I never picked up most of his other records – though pretty much every song I’d heard (particularly the single “When Irish Eyes Are Burning” from We Belong to the Staggering Evening) was really strong. Crazy, huh? I’m going to have to remedy that, I do believe. The new Hard Luck Stories is an outstanding record.
Ike’s voice is somewhere between David Lowery of Cracker and Bob Dylan — he’s got the higher-but-gravellyness of Lowery and some of the vocal tics of Dylan, but not to the extremes that make you instantly think of either. Musically, he’s closer to Cracker (which makes sense, given not only “Duty Free”, but that Lowery guests on one of this album’s best tracks, but more on that later), but again, not to an instant leap extent either. He’s a bit more folk, but rock, too. Look, I can just keep saying gibberishy, conflicting things, or you can just trust me that he’s awesome, particularly if you dig Americana music.
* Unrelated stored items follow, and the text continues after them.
**flow/run.sh**
```bash
#!/bin/bash
# the make line also repeats each setting of config.mk as NAME=value (left out here)
make -C /OpenROAD-flow-scripts/flow DESIGN_CONFIG=/design/flow/config.mk WORK_HOME=/design/flow/orfs CLKGATE_MAP_FILE= finish
```
**flow/config.mk**
```make
export PLATFORM = sky130hd
export DESIGN_NAME = radar
export DESIGN_NICKNAME = radar
export VERILOG_FILES = /design/flow/design.v
export SDC_FILE = /design/flow/constraint.sdc
export NUM_CORES = 4
export LEC_CHECK = 0
export CAP_MARGIN = 20
export CORE_MARGIN = 2
export CORE_UTILIZATION = 40
export SETUP_SLACK_MARGIN = 1.35
export SLEW_MARGIN = 20
```
**flow/constraint.sdc**
```tcl
create_clock -name core_clock -period 23.5 [get_ports {clk}]
set_input_delay 4.7000 -clock core_clock [delete_from_list [all_inputs] [get_ports {clk}]]
set_output_delay 4.7000 -clock core_clock [all_outputs]
set_load 0.01 [all_outputs]
```
**flow/design.v**
```verilog
`timescale 10ns/1ns
module servo( input clk, input rst, output reg PWM, input [1:0]boton_cambiar_grados );
integer contador;
integer frecuencia;
integer auxContador;
reg C;
always@(posedge clk) begin
if (rst) begin
	PWM<=0;
	contador<=0;
end else begin
PWM<=~boton_cambiar_grados;
	auxContador=auxContador+1;
	if(boton_cambiar_grados==1)
		begin
				contador<= contador +1;                      
				if (contador< 75_000) 
				begin
					PWM <= 1;
				end
				else
				if (contador < 1_900_000)  
				begin
				PWM <= 0;
				end
	end			
	else if(boton_cambiar_grados==2)
		begin
				contador<= contador +1;                      
				if (contador<150_000)  
				begin
					PWM <= 1;
				end
				else
				if (contador < 1_850_000)  
				begin
				PWM <= 0;
				end
	end	
	else if(boton_cambiar_grados==3)
		begin
				contador<= contador +1;                      
				if (contador<240_000)	 
				begin
					PWM <= 1;
				end
				else
				if (contador < 1_800_000)  
				begin
				PWM <= 0;
				end
	end
	if(contador >=2_100_000)  
	begin
		contador <= 0;
	end			
end
end
 endmodule 
module ultrasonido1(input ultra, input clk, input rst, input echo, output reg done, output reg trigger, output reg [15:0] distance);
	parameter divH = 1000; 
	parameter divL = 2000;
	integer countF;
	integer countEcho;
	always @(posedge clk) begin 
		if (rst | ultra) 
		begin 
			countF <= 0;
			trigger <= 0;
		end 
		else 
		begin
			countF <= countF +1;  
			if (countF < divH+1)
				trigger <= 1;
			else
			if (countF < divL+1)
				trigger <= 0;
			else 
				countF <= 0;
		end
	end
	always @(posedge clk) begin
		if (rst) begin
			countEcho <= 0;
			done <= 0;
			distance <= 0;
		end
		else if (echo == 1) begin
			countEcho <= countEcho +1;
			done <= 0;
		end
		else
		begin
			if (echo == 0 & countEcho != 0)	
				distance <= (~countEcho*340)/2000000;
				countEcho <=0;
				done <= 1; 	
		end
	end
endmodule
`timescale 10ns/1ns
 module radar(  input clk, input rst, input echo, input [1:0] boton_cambiar_grados, output done, output trigger,
 output [15:0] distance, output PWM, input ultra);
 servo   servo( .clk (clk), .rst(rst), .PWM(PWM), .boton_cambiar_grados(boton_cambiar_grados));
 ultrasonido1 ultrasonido2( .ultra(ultra), .clk(clk), .rst(rst),  .echo(echo), .done(done), .trigger(trigger),.distance(distance));
 endmodule
```
==> flow_metrics.py, run 1 <==
# Metrics from the implementation run
metrics = {
    "synthesis": {
        "yosysTopAreaCell": "dfxtp_1",
        "synth.area.mux_share": 0.0166,
        "yosys-top-cells-area": "dfxtp_1 (11%), xnor2_1 (8.0%), ha_1 (6.8%)",
        "ff_type": "dfxtp_1",
        "synthDominantCellAreaShare": 0.113,
        "ys_seq_frac": 0.113,
        "edf_count": 0,
        "ys_types": 143,
        "ys_ff": 115,
        "netlist_instances": 2725,
        "yosys-stat-cells": 2725,
        "ys_async_sr_fraction": 0,
        "syn_area_um2": 20300,
        "simple_gate_share": 0.275,
        "yosysWarnings": 2,
        "most_common_cell": "nor2_1",
        "syn_nets": 2888,
        "yosys_area_um2": 20300,
        "top_logic_kind": "AND-OR/OR-AND gates",
        "synthTopCellsByCount": "nor2_1 (307), nand2_1 (187), xnor2_1 (185)",
        "fa_ha_area_frac": 0.114,
        "syn_avg_cell_area_um2": 7.45,
        "synthAoiAreaFrac": 0.303,
        "xor_area_frac": 0.122,
    },
    "floorplan": {
        "die_h_um": 229,
        "ios": 25,
        "rows": 82,
        "die_w_um": 229,
        "core_um2": 50100,
        "die_area_um2": 52500,
        "fp_util": 0.405,
    },
    "sta": {
        "clock.fmax_mhz": 47.9,
        "slew_headroom": 0.371,
        "skew_ns": 0.0228,
        "period_minus_slack_ns": 20.89,
        "finalClockPeriodUsage": 0.889,
        "maxSlewViolCount": 0,
        "setup_violations": 0,
        "worst_slack_ns": 2.61,
        "hold_viol_final": 0,
        "finalSetupTns_ns": 0,
        "tightest_slew_ns": 0.936,
        "rsz0062_at_grt": "no",
    },
    "worst_setup_path": {
        "critPathMaxStageDelay_ns": 0.54,
        "cp_top_family": "AND-OR/OR-AND gates",
        "worst-r2r-cell-count": 67,
        "worst_setup_path_end_kind": "flip-flop",
        "reg2reg_slack_ns": 2.61,
        "rr_endpoint": "ultrasonido2.distance[10]",
        "r2r_start": "ultrasonido2.countEcho[10]",
        "critPathLaunch": "ultrasonido2.countEcho[10]",
        "path_buffers": 5,
        "crit_required_ns": 23.78,
        "worst-setup-path-type": "flip-flop to flip-flop",
        "startpoint_type": "flip-flop",
        "cp_num_cells": 67,
        "crit_slowest_cell": "fa_1",
        "cp_data_arrival_time_ns": 21.17,
        "crit_path_max_fanout": 46,
        "crit_end": "ultrasonido2.distance[10]",
    },
    "place": {
        "placed_cell_area_um2": 21100,
        "dp_slack_ns": 1.24,
        "place.gp.congestion": 0.954,
        "dp_hpwl_um": 52800,
        "port_buffers": 24,
    },
    "run": {
        "maxCapViolCount": 0,
        "warnings": 30,
    },
    "global_route": {
        "grt_pass1_wl_um": 107000,
        "grt_max_degree": 47,
        "first_global_vias": 20096,
        "grt_overflow": 0,
        "antenna_found_initial": 0,
        "grt_usage": 0.245,
    },
    "min_path": {
        "min_to": "ultrasonido2.distance[15]",
        "worstHoldPathType": "flip-flop to flip-flop",
        "min_from": "ultrasonido2.distance[15]",
        "min_path_cells": 1,
    },
    "drt": {
        "antenna_cells": 0,
        "wl_per_cell_um": 19.7,
        "wl_um": 66400,
        "num_vias": 20993,
        "drtIter0Drc": 1617,
        "ant_nets": 0,
        "drtPass1Iterations": 8,
        "drc": 0,
        "vias_per_cell": 6.22,
    },
    "finish": {
        "fin_nets": 2854,
        "area_delta_synth_final_pct": 8.16,
        "final_area_um2": 21900,
    },
    "cts": {
        "htreeDepth": 4,
        "clk_latency_ns": 0.42,
        "root_buffer": "clkbuf_16",
        "cts_sinks": 115,
        "clk_path_buf_depth": 2,
        "cts_tree": "built",
        "clkSlewWorstSetupHoldPaths_ns": 0.08,
        "cts_buffers": 17,
    },
    "run_status": {
        "outcome": "finished clean",
    },
}
## routing by layer
| layer | wire length, µm | global-route usage | share of wire |
|---|---|---|---|
| met1 | 29900 | 0.323 | 0.45 |
| met2 | 31100 | 0.418 | 0.47 |
| met3 | 3520 | 0.0279 | 0.053 |
| met4 | 1920 | 0.0751 | 0.029 |
| met5 | 0 | 0 | 0 |
## per-stage QoR
stage,std cells,hold slack (ns),util
6_report,3376,0.455,0.438
5_1_grt,3376,0.482,0.438
4_1_cts,3370,0.458,0.433
3_5_place_dp,3338,0.444,0.421
3_3_place_gp,3338,0.443,0.421
2_1_floorplan,2725,0.438,-
## area by class of cell
cell class	instances	area (µm²)
timing repair buffer	54	465
sequential	115	2300
clock inverter	15	186
tap	672	841
fill	5190	28100
multi-input combinational	2330	17100
inverter	173	649
clock buffer	17	425
## what timing repair did
item,in CTS,in global routing
hold buffers,0,0
resized,1,33
endpoints found under the setup margin,7,16
pin swaps,0,3
setup buffers,0,6
==> run 2, diff against run 1 <==
- CELL_PAD_IN_SITES_GLOBAL_PLACEMENT: default -> 0
- CORE_ASPECT_RATIO: default -> 1.78
- CORE_UTILIZATION: 40 -> 70
- CTS_CLUSTER_DIAMETER: default -> 393
- GPL_ROUTABILITY_DRIVEN: default -> 1
- PLACE_DENSITY_LB_ADDON: default -> 0.01
- SETUP_SLACK_MARGIN: 1.35 -> default
- TNS_END_PERCENT: default -> 25
- clock period: 23.5 -> 34.9 ns (I/O delays scaled with it)
==> flow_metrics.py, run 2 <==
# Metrics from the implementation run
metrics = {
    "floorplan": {
        "fp_util": 0.708,
        "core_um2": 28700,
        "ios": 25,
        "die_w_um": 132,
        "rows": 83,
        "die_h_um": 231,
        "die_area_um2": 30400,
    },
    "cts": {
        "cts_sinks": 115,
        "cts_tree": "built",
        "cts-resized-gates": 0,
        "htreeDepth": 4,
        "post_cts_buffers": 0,
        "hold_buffers": 0,
        "clk_latency_ns": 0.44,
        "root_buffer": "clkbuf_16",
        "clkSlewWorstSetupHoldPaths_ns": 0.06,
        "clk_path_buf_depth": 2,
        "cts_buffers": 17,
    },
    "min_path": {
        "min_path_cells": 1,
        "worstHoldPathType": "flip-flop to flip-flop",
        "min_to": "ultrasonido2.distance[13]",
        "min_from": "ultrasonido2.distance[13]",
    },
    "synthesis": {
        "yosysWarnings": 2,
        "edf_count": 0,
        "fa_ha_area_frac": 0.114,
        "yosys_area_um2": 20300,
        "syn_area_um2": 20300,
        "synth.area.mux_share": 0.0166,
        "xor_area_frac": 0.122,
        "netlist_instances": 2725,
        "ff_type": "dfxtp_1",
        "top_logic_kind": "AND-OR/OR-AND gates",
        "simple_gate_share": 0.275,
        "ys_seq_frac": 0.113,
        "yosys-stat-cells": 2725,
        "most_common_cell": "nor2_1",
        "yosysTopAreaCell": "dfxtp_1",
        "synthDominantCellAreaShare": 0.113,
        "ys_types": 143,
        "yosys-top-cells-area": "dfxtp_1 (11%), xnor2_1 (8.0%), ha_1 (6.8%)",
        "ys_async_sr_fraction": 0,
        "syn_avg_cell_area_um2": 7.45,
        "ys_ff": 115,
        "synthTopCellsByCount": "nor2_1 (307), nand2_1 (187), xnor2_1 (185)",
        "syn_nets": 2888,
        "synthAoiAreaFrac": 0.303,
    },
    "place": {
        "dp_slack_ns": 12.30,
        "dp_hpwl_um": 57300,
        "port_buffers": 24,
        "place.gp.congestion": 1.09,
    },
    "worst_setup_path": {
        "crit_end": "ultrasonido2.distance[8]",
        "r2r_start": "ultrasonido2.countEcho[6]",
        "crit_path_frequent_cell": "nor2_1",
        "worst_setup_path_end_kind": "flip-flop",
        "cp_num_cells": 64,
        "crit_required_ns": 35.19,
        "critPathLaunch": "ultrasonido2.countEcho[6]",
        "worst-setup-path-type": "flip-flop to flip-flop",
        "crit_slowest_cell": "nor4_2",
        "critPathMaxStageDelay_ns": 0.88,
        "cp_top_family": "AND-OR/OR-AND gates",
        "crit_path_max_fanout": 18,
        "reg2reg_slack_ns": 11.33,
        "path_buffers": 3,
        "worst-r2r-cell-count": 64,
        "cp_data_arrival_time_ns": 23.86,
        "startpoint_type": "flip-flop",
        "rr_endpoint": "ultrasonido2.distance[8]",
    },
    "finish": {
        "filler_cell_count": 2087,
        "fin_nets": 2843,
        "area_delta_synth_final_pct": 5.11,
    },
    "global_route": {
        "grt_max_degree": 47,
        "first_global_vias": 23953,
        "antenna_found_initial": 2,
        "grt_overflow": 0,
        "grt_usage": 0.521,
        "grt_pass1_wl_um": 127000,
    },
    "drt": {
        "drc": 0,
        "vias_per_cell": 7.70,
        "drtIter0Drc": 3176,
        "antenna_cells": 0,
        "ant_nets": 0,
        "wl_per_cell_um": 25.9,
        "num_vias": 23678,
        "drtPass1Iterations": 16,
        "wl_um": 79700,
    },
    "run_status": {
        "outcome": "finished clean",
    },
    "sta": {
        "finalClockPeriodUsage": 0.675,
        "finalSetupTns_ns": 0,
        "hold_viol_final": 0,
        "worst_slack_ns": 11.33,
        "slew_headroom": 0.0977,
        "tightest_slew_ns": 1.34,
        "rsz0062_at_grt": "no",
        "maxSlewViolCount": 0,
        "clock.fmax_mhz": 42.4,
        "skew_ns": 0.0149,
        "period_minus_slack_ns": 23.57,
        "setup_violations": 0,
    },
    "run": {
        "maxCapViolCount": 0,
        "warnings": 30,
    },
}
-- run 2: final cells by class --
type,count,area (µm²),share of cell area
clock buffer,21,450,0.0211
multi-input combinational,2330,16900,0.793
inverter,173,649,0.0304
tap,382,478,0.0224
clock inverter,11,153,0.00716
sequential,115,2300,0.108
timing repair buffer,43,383,0.0180
-- run 2: per-stage QoR --
| stage | area [µm²] | instances | hold WS (ns) | util |
|---|---|---|---|---|
| after CTS | 21300 | 3075 | 0.469 | 0.743 |
| after detailed placement | 20700 | 3043 | 0.441 | 0.722 |
| final | 21300 | 3075 | 0.474 | 0.744 |
| after global routing | 21300 | 3075 | 0.486 | 0.744 |
| after global placement | 20700 | 3043 | 0.435 | 0.722 |
| after floorplan | 20300 | 2725 | 0.438 | - |
-- run 2: layer usage --
metal	global-route usage	share of wire
met5	0	0.00040
met4	0.533	0.12
met3	0.162	0.088
met2	0.878	0.48
met1	0.487	0.31
==> run 3, diff against run 2 <==
- CTS_CLUSTER_DIAMETER: 393 -> 238
- SLEW_MARGIN: 20 -> 15
- clock period: 34.9 -> 18.1 ns (I/O delays scaled with it)
==> flow_metrics.py, run 3 <==
# Flow results
metrics = {
    "run_status": {
        "outcome": "did not finish",
        "stop_stage": "global routing",
        "tool.error": "[ERROR GRT-0232] Routing congestion too high. Check the congestion heatmap in the GUI.",
    },
    "floorplan": {
        "die_area_um2": 30400,
        "die_w_um": 132,
        "rows": 83,
        "core_um2": 28700,
        "fp_util": 0.708,
        "die_h_um": 231,
        "ios": 25,
    },
    "synthesis": {
        "ys_async_sr_fraction": 0,
        "netlist_instances": 2725,
        "ys_seq_frac": 0.113,
        "yosys-stat-cells": 2725,
        "edf_count": 0,
        "yosys_area_um2": 20300,
        "syn_nets": 2888,
        "yosysTopAreaCell": "dfxtp_1",
        "synth.area.mux_share": 0.0166,
        "ff_type": "dfxtp_1",
        "most_common_cell": "nor2_1",
        "yosys-top-cells-area": "dfxtp_1 (11%), xnor2_1 (8.0%), ha_1 (6.8%)",
        "fa_ha_area_frac": 0.114,
        "top_logic_kind": "AND-OR/OR-AND gates",
        "synthAoiAreaFrac": 0.303,
        "syn_area_um2": 20300,
        "xor_area_frac": 0.122,
        "simple_gate_share": 0.275,
        "syn_avg_cell_area_um2": 7.45,
        "ys_types": 143,
        "synthTopCellsByCount": "nor2_1 (307), nand2_1 (187), xnor2_1 (185)",
        "synthDominantCellAreaShare": 0.113,
        "ys_ff": 115,
        "yosysWarnings": 2,
    },
    "cts": {
        "htreeDepth": 4,
        "hold_buffers": 0,
        "cts_sinks": 115,
        "root_buffer": "clkbuf_16",
        "cts_buffers": 17,
        "clk_path_buf_depth": 2,
    },
    "global_route": {
        "grt_usage": 0.927,
        "grt_overflow": 1592,
    },
    "place": {
        "port_buffers": 24,
        "dp_hpwl_um": 57500,
        "place.gp.congestion": 1.15,
    },
}
[run 3: through the flow]
step,instances,cell area (µm²),utilization,worst slack (ns)
2_1_floorplan,2725,20300,-,0.823
4_1_cts,3339,23800,0.829,0.00820
3_5_place_dp,3284,22500,0.785,-0.680
3_3_place_gp,3282,22500,0.785,-0.360
[run 3: metal layers]
| metal | GRT overflow | track usage |
|---|---|---|
| met4 | 393 | 1.07 |
| met1 | 35 | 0.837 |
| met5 | 9 | 0.430 |
| met3 | 30 | 0.719 |
| met2 | 1125 | 1.17 |
[run 3: what timing repair did]
| item | in CTS |
|---|---|
| setup buffers | 24 |
| setup endpoints to repair | 16 |
| resized | 90 |
| pin swaps | 25 |
==> run 4, diff against run 3 <==
- CTS_CLUSTER_DIAMETER: 238 -> 393
- CTS_CLUSTER_SIZE: default -> 15
- PLACE_DENSITY_LB_ADDON: 0.01 -> 0.13
- SLEW_MARGIN: 15 -> 20
- clock period: 18.1 -> 28.5 ns (I/O delays scaled with it)
==> flow_metrics.py, run 4 <==
# Metrics from the implementation run
metrics = {
    "place": {
        "dp_hpwl_um": 58900,
        "dp_slack_ns": 5.96,
        "place_inst": 3045,
        "placed_cell_area_um2": 20700,
        "port_buffers": 24,
        "place.gp.congestion": 1.07,
    },
    "worst_setup_path": {
        "worst_setup_path_end_kind": "flip-flop",
        "critPathLaunch": "ultrasonido2.countEcho[18]",
        "path_buffers": 3,
        "rr_endpoint": "ultrasonido2.distance[10]",
        "critPathMaxStageDelay_ns": 0.91,
        "worst-setup-path-type": "flip-flop to flip-flop",
        "cp_data_arrival_time_ns": 24.22,
        "reg2reg_slack_ns": 4.59,
        "worst-r2r-cell-count": 64,
        "cp_num_cells": 64,
        "startpoint_type": "flip-flop",
        "crit_path_max_fanout": 46,
        "crit_slowest_cell": "o31ai_2",
        "crit_required_ns": 28.81,
        "r2r_start": "ultrasonido2.countEcho[18]",
        "crit_end": "ultrasonido2.distance[10]",
        "cp_top_family": "AND-OR/OR-AND gates",
    },
    "synthesis": {
        "yosysTopAreaCell": "dfxtp_1",
        "syn_nets": 2888,
        "fa_ha_area_frac": 0.114,
        "ys_seq_frac": 0.113,
        "ys_ff": 115,
        "yosysWarnings": 2,
        "edf_count": 0,
        "synthDominantCellAreaShare": 0.113,
        "simple_gate_share": 0.275,
        "syn_area_um2": 20300,
        "most_common_cell": "nor2_1",
        "synthTopCellsByCount": "nor2_1 (307), nand2_1 (187), xnor2_1 (185)",
        "xor_area_frac": 0.122,
        "top_logic_kind": "AND-OR/OR-AND gates",
        "yosys_area_um2": 20300,
        "synth.area.mux_share": 0.0166,
        "yosys-top-cells-area": "dfxtp_1 (11%), xnor2_1 (8.0%), ha_1 (6.8%)",
        "netlist_instances": 2725,
        "ys_async_sr_fraction": 0,
        "synthAoiAreaFrac": 0.303,
        "yosys-stat-cells": 2725,
        "syn_avg_cell_area_um2": 7.45,
        "ff_type": "dfxtp_1",
        "ys_types": 143,
    },
    "cts": {
        "cts_sinks": 115,
        "clkSlewWorstSetupHoldPaths_ns": 0.06,
        "htreeDepth": 4,
        "cts_buffers": 17,
        "cts_tree": "built",
        "clk_path_buf_depth": 2,
        "post_cts_buffers": 0,
        "hold_buffers": 0,
        "clk_latency_ns": 0.46,
        "root_buffer": "clkbuf_16",
        "cts-resized-gates": 0,
    },
    "run": {
        "maxCapViolCount": 0,
        "warnings": 32,
    },
    "sta": {
        "setup_violations": 0,
        "maxSlewViolCount": 0,
        "period_minus_slack_ns": 23.91,
        "tightest_slew_ns": 1.11,
        "clock.fmax_mhz": 41.8,
        "finalSetupTns_ns": 0,
        "finalClockPeriodUsage": 0.839,
        "worst_slack_ns": 4.59,
        "hold_viol_final": 0,
        "rsz0062_at_grt": "no",
        "slew_headroom": 0.256,
        "skew_ns": 0.0128,
    },
    "drt": {
        "vias_per_cell": 7.89,
        "drtIter0Drc": 3256,
        "drc": 0,
        "ant_nets": 0,
        "num_vias": 24293,
        "drtPass1Iterations": 10,
        "wl_per_cell_um": 27.4,
        "wl_um": 84500,
    },
    "floorplan": {
        "ios": 25,
        "fp_util": 0.708,
        "die_h_um": 231,
        "rows": 83,
        "die_area_um2": 30400,
        "die_w_um": 132,
        "core_um2": 28700,
    },
    "min_path": {
        "min_path_cells": 1,
        "min_from": "ultrasonido2.distance[15]",
        "min_to": "ultrasonido2.distance[15]",
        "worstHoldPathType": "flip-flop to flip-flop",
    },
    "global_route": {
        "grt_pass1_wl_um": 130000,
        "first_global_vias": 24470,
        "grt_overflow": 0,
        "grt_usage": 0.531,
        "grt_max_degree": 47,
        "antenna_found_initial": 3,
    },
    "finish": {
        "filler_cell_count": 2136,
        "area_delta_synth_final_pct": 4.81,
        "final_area_um2": 21300,
        "fin_cells": 3079,
        "fin_nets": 2845,
    },
    "run_status": {
        "outcome": "finished clean",
    },
}
==> run 4: stage by stage <==
step | hold slack [ns] | util
2_1_floorplan | 0.438 | -
3_3_place_gp | 0.436 | 0.722
3_5_place_dp | 0.449 | 0.722
4_1_cts | 0.458 | 0.741
5_1_grt | 0.499 | 0.742
6_report | 0.459 | 0.742
==> run 4: layout make-up <==
type	count	area, µm²	area share
multi-input combinational	2330	16900	0.794
sequential	115	2300	0.108
inverter	173	649	0.0305
tap	382	478	0.0225
clock buffer	19	443	0.0208
timing repair buffer	45	405	0.0191
clock inverter	13	98.8	0.00465
antenna	2	5.00	0.000235
==> run 4: layer usage <==
| layer | up-vias | GRT usage | routed length (µm) |
|---|---|---|---|
| met2 | 2203 | 0.889 | 38700 |
| met1 | 10917 | 0.469 | 25000 |
| met4 | 2 | 0.599 | 12100 |
| li1 | 10078 | - | - |
| met5 | - | 0 | 10 |
| met3 | 1093 | 0.177 | 8650 |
There are lots of standouts on this record — I woke up this morning singing “Girls In The Backroom” and “Lights Out Anything Goes”. Both are really catchy, musically upbeat numbers with great lyrics. A lot of the tracks on Hard Luck Stories are, well, stories, and with a writer like Ike, it definitely works out very well.
My favorite is probably “The Ballad Of Jack and Haley” (the one with Lowery). The first time I heard it, I wasn’t paying much attention, so when the “Let it grow/let it grow/let it flower and turn gold/Let it flow into your lungs again” chorus came in, my first reaction was “Oh, a song about how awesome pot is. Great. Catchy, though, but, yeah.” But on further listens, I actually paid attention and it’s a moving story that functions as a brilliant argument on why marijuana should be at least decriminalized if not legalized outright. Jack’s a man who, due to lack of funds, starts growing and selling marijuana — but when his daughter Haley goes to school, the teacher smells it on her and calls the feds — busting Jack and taking Haley away, despite Jack being otherwise a good father loved by her. A frustrating situation that unfortunately may as well be written from real life, assuming Jack and Haley aren’t indeed real people.
The other major candidate for my favorite cut is “The Reformed Church of the Assault Rifle Band”, which if I didn’t already have a band name, I’d probably have to cop, unless someone’d already beat me to it. And, I dunno, if I ever record enough stuff to do a side project type thing, I just might have to. Of course, it’s not surprising that he’s got a great band name in a song — his band is the Ike Reilly Assassination, which, while I’ve never been a fan of band names that have the lead guy’s name in there, that’s about the best I’ve heard, just being different.
So, yeah — I know this has been a somewhat rambling review, but sometimes you hit a record that’s so great you just can’t really put together coherent thoughts. It just all wants to rush out at the same time, and so you get a mess — but a mess with, at least, an obvious thesis statement. Namely, CHECK THIS RECORD OUT. For reals.